File: src/rtl/muldiv_iter.sv
// muldiv_iter: iterative RV32M/RV64M multiply/divide unit.
//
// Multiply and divide share one shift register pair (hi/lo) and one
// operand register (b). Multiply runs an unsigned shift-add on operand
// magnitudes. Divide runs an unsigned restoring division on operand
// magnitudes. The sign is restored in a single fixup cycle.
//
// Ports
//   clk     : clock, rising edge
//   reset   : synchronous active-high reset
//   start   : request; accepted only when idle and flush is low
//   flush   : pipeline kill; aborts any operation in progress
//   select  : funct3 opcode (MUL, MULH, MULHSU, MULHU, DIV, DIVU, REM, REMU)
//   data1   : rs1 (multiplicand / dividend)
//   data2   : rs2 (multiplier / divisor)
//   result  : registered result; held until the next operation completes
//   busy    : high from the cycle after acceptance through the done cycle
//   done    : one-cycle pulse; result is valid in that cycle
module muldiv_iter #(
  parameter int XLEN   = 32,
  parameter int UNROLL = 1
) (
  input  logic            clk,
  input  logic            reset,
  input  logic            start,
  input  logic            flush,
  input  logic [2:0]      select,
  input  logic [XLEN-1:0] data1,
  input  logic [XLEN-1:0] data2,
  output logic [XLEN-1:0] result,
  output logic            busy,
  output logic            done
);

  localparam int ITERS = XLEN / UNROLL;
  localparam int CW    = $clog2(ITERS) + 1;
  localparam logic [XLEN-1:0] MIN_INT = {1'b1, {(XLEN-1){1'b0}}};

  typedef enum logic [1:0] {IDLE, CALC, FIXUP, FIN} state_t;

  state_t          state_reg;
  logic [CW-1:0]   cnt_reg;
  logic            load_reg;   // first CALC cycle converts operands to magnitudes
  logic            spec_reg;   // special-case result already sits in lo_reg
  logic            neg_reg;    // negate the selected result in FIXUP
  logic            div_reg;
  logic            sa_reg;
  logic            sb_reg;
  logic [2:0]      op_reg;
  logic [XLEN-1:0] hi_reg;
  logic [XLEN-1:0] lo_reg;
  logic [XLEN-1:0] b_reg;
  logic [XLEN-1:0] result_reg;
  logic            busy_reg;
  logic            done_reg;

  assign result = result_reg;
  assign busy   = busy_reg;
  assign done   = done_reg;

  // ------------------------------------------------------------------
  // Request decode (evaluated on the raw inputs at acceptance)
  // ------------------------------------------------------------------
  logic            is_div;
  logic            a_signed;
  logic            b_signed;
  logic            sa_in;
  logic            sb_in;
  logic            neg_in;
  logic            div_zero;
  logic            div_ovf;
  logic [XLEN-1:0] spec_val;

  always_comb begin
    is_div   = select[2];
    // Signed divide ops have select[0]=0; MULH signs both, MULHSU only rs1.
    a_signed = is_div ? ~select[0] : (select == 3'b001 || select == 3'b010);
    b_signed = is_div ? ~select[0] : (select == 3'b001);
    sa_in    = a_signed & data1[XLEN-1];
    sb_in    = b_signed & data2[XLEN-1];
    // Remainder follows the dividend's sign; product and quotient follow
    // the xor of both signs.
    neg_in   = (is_div && select[1]) ? sa_in : (sa_in ^ sb_in);
    div_zero = is_div && (data2 == '0);
    div_ovf  = is_div && !select[0] && (data1 == MIN_INT) && (data2 == '1);
    if (div_zero) begin
      spec_val = select[1] ? data1 : '1;
    end else begin
      spec_val = select[1] ? '0 : MIN_INT;
    end
  end

  // ------------------------------------------------------------------
  // One CALC iteration: UNROLL chained single-bit steps
  // ------------------------------------------------------------------
  logic [XLEN-1:0] hi_next;
  logic [XLEN-1:0] lo_next;
  logic [XLEN:0]   sum;
  logic [XLEN:0]   shl;
  logic [XLEN-1:0] diff;
  logic            ge;

  always_comb begin
    hi_next = hi_reg;
    lo_next = lo_reg;
    sum     = '0;
    shl     = '0;
    diff    = '0;
    ge      = 1'b0;
    for (int i = 0; i < UNROLL; i++) begin
      if (div_reg) begin
        // Partial remainder is always below the divisor, so the shifted
        // value fits in XLEN+1 bits and the accepted difference in XLEN.
        shl  = {hi_next, lo_next[XLEN-1]};
        ge   = shl >= {1'b0, b_reg};
        diff = shl[XLEN-1:0] - b_reg;
        hi_next = ge ? diff : shl[XLEN-1:0];
        lo_next = {lo_next[XLEN-2:0], ge};
      end else begin
        // Add the multiplicand when the multiplier LSB is set, then shift
        // the whole 2*XLEN product right by one.
        sum     = {1'b0, hi_next} + (lo_next[0] ? {1'b0, b_reg} : '0);
        hi_next = sum[XLEN:1];
        lo_next = {sum[0], lo_next[XLEN-1:1]};
      end
    end
  end

  // ------------------------------------------------------------------
  // Sign fixup and result selection
  // ------------------------------------------------------------------
  logic [2*XLEN-1:0] prod;
  logic [2*XLEN-1:0] prod_fix;
  logic [XLEN-1:0]   quo_fix;
  logic [XLEN-1:0]   rem_fix;
  logic [XLEN-1:0]   fix_val;

  always_comb begin
    prod     = {hi_reg, lo_reg};
    prod_fix = neg_reg ? -prod : prod;
    quo_fix  = neg_reg ? -lo_reg : lo_reg;
    rem_fix  = neg_reg ? -hi_reg : hi_reg;
    fix_val  = '0;
    if (spec_reg) begin
      fix_val = lo_reg;
    end else begin
      case (op_reg)
        3'b000:                   fix_val = prod_fix[XLEN-1:0];
        3'b001, 3'b010, 3'b011:   fix_val = prod_fix[2*XLEN-1:XLEN];
        3'b100, 3'b101:           fix_val = quo_fix;
        default:                  fix_val = rem_fix;
      endcase
    end
  end

  // ------------------------------------------------------------------
  // Control FSM and datapath registers
  // ------------------------------------------------------------------
  always_ff @(posedge clk) begin
    if (reset) begin
      state_reg  <= IDLE;
      cnt_reg    <= '0;
      load_reg   <= 1'b0;
      spec_reg   <= 1'b0;
      neg_reg    <= 1'b0;
      div_reg    <= 1'b0;
      sa_reg     <= 1'b0;
      sb_reg     <= 1'b0;
      op_reg     <= '0;
      hi_reg     <= '0;
      lo_reg     <= '0;
      b_reg      <= '0;
      result_reg <= '0;
      busy_reg   <= 1'b0;
      done_reg   <= 1'b0;
    end else if (state_reg != IDLE && flush) begin
      // Abort: no done pulse, result keeps its previous value.
      state_reg <= IDLE;
      load_reg  <= 1'b0;
      busy_reg  <= 1'b0;
      done_reg  <= 1'b0;
    end else begin
      case (state_reg)
        IDLE: begin
          if (start && !flush) begin
            op_reg   <= select;
            div_reg  <= is_div;
            sa_reg   <= sa_in;
            sb_reg   <= sb_in;
            neg_reg  <= neg_in;
            b_reg    <= data2;
            busy_reg <= 1'b1;
            if (div_zero || div_ovf) begin
              // Result is known now; skip the iterations entirely.
              spec_reg  <= 1'b1;
              lo_reg    <= spec_val;
              state_reg <= FIXUP;
            end else begin
              spec_reg  <= 1'b0;
              lo_reg    <= data1;
              load_reg  <= 1'b1;
              state_reg <= CALC;
            end
          end
        end
        CALC: begin
          if (load_reg) begin
            // Negation kept off the acceptance path: take magnitudes here.
            load_reg <= 1'b0;
            hi_reg   <= '0;
            lo_reg   <= sa_reg ? -lo_reg : lo_reg;
            b_reg    <= sb_reg ? -b_reg : b_reg;
            cnt_reg  <= CW'(ITERS - 1);
          end else begin
            hi_reg  <= hi_next;
            lo_reg  <= lo_next;
            cnt_reg <= cnt_reg - 1'b1;
            if (cnt_reg == '0) begin
              state_reg <= FIXUP;
            end
          end
        end
        FIXUP: begin
          result_reg <= fix_val;
          done_reg   <= 1'b1;
          state_reg  <= FIN;
        end
        default: begin
          // FIN: the done cycle; a start here is ignored.
          done_reg  <= 1'b0;
          busy_reg  <= 1'b0;
          state_reg <= IDLE;
        end
      endcase
    end
  end

endmodule

File: config.mk
export PLATFORM = sky130hd
export DESIGN_NAME = muldiv_iter
export DESIGN_NICKNAME = d
export VERILOG_FILES = /design/src/rtl/muldiv_iter.sv
export SDC_FILE = /design/constraint.sdc
export NUM_CORES = 1
export LEC_CHECK = 0
export ABC_AREA = 1
export CORE_AREA = 2 2 239 241
export CTS_CLUSTER_SIZE = 40
export DETAILED_ROUTE_END_ITERATION = 10
export DIE_AREA = 0 0 241 243
export PLACE_DENSITY = 0.55
export SETUP_SLACK_MARGIN = 0.02
export SKIP_LAST_GASP = 1
export SYNTH_ARGS = -nofsm -noshare
export SYNTH_HDL_FRONTEND = slang
export SYNTH_SLANG_ARGS = --single-unit
File: constraint.sdc
create_clock -name clk -period 3.3 [get_ports clk]
set_input_delay 0.825 -clock clk [delete_from_list [all_inputs] [get_ports clk]]
set_output_delay 0.825 -clock clk [all_outputs]
set_load 0.02 [all_outputs]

+++

Your goal -
Here the job is to set down exactly the lines of the material above that fall between the one with "MULHSU only rs1." and the one with "b_signed & data2[XLEN-1];", inclusive, and nothing beyond them.

Task result -
    // Signed divide ops have select[0]=0; MULH signs both, MULHSU only rs1.
    a_signed = is_div ? ~select[0] : (select == 3'b001 || select == 3'b010);
    b_signed = is_div ? ~select[0] : (select == 3'b001);
    sa_in    = a_signed & data1[XLEN-1];
    sb_in    = b_signed & data2[XLEN-1];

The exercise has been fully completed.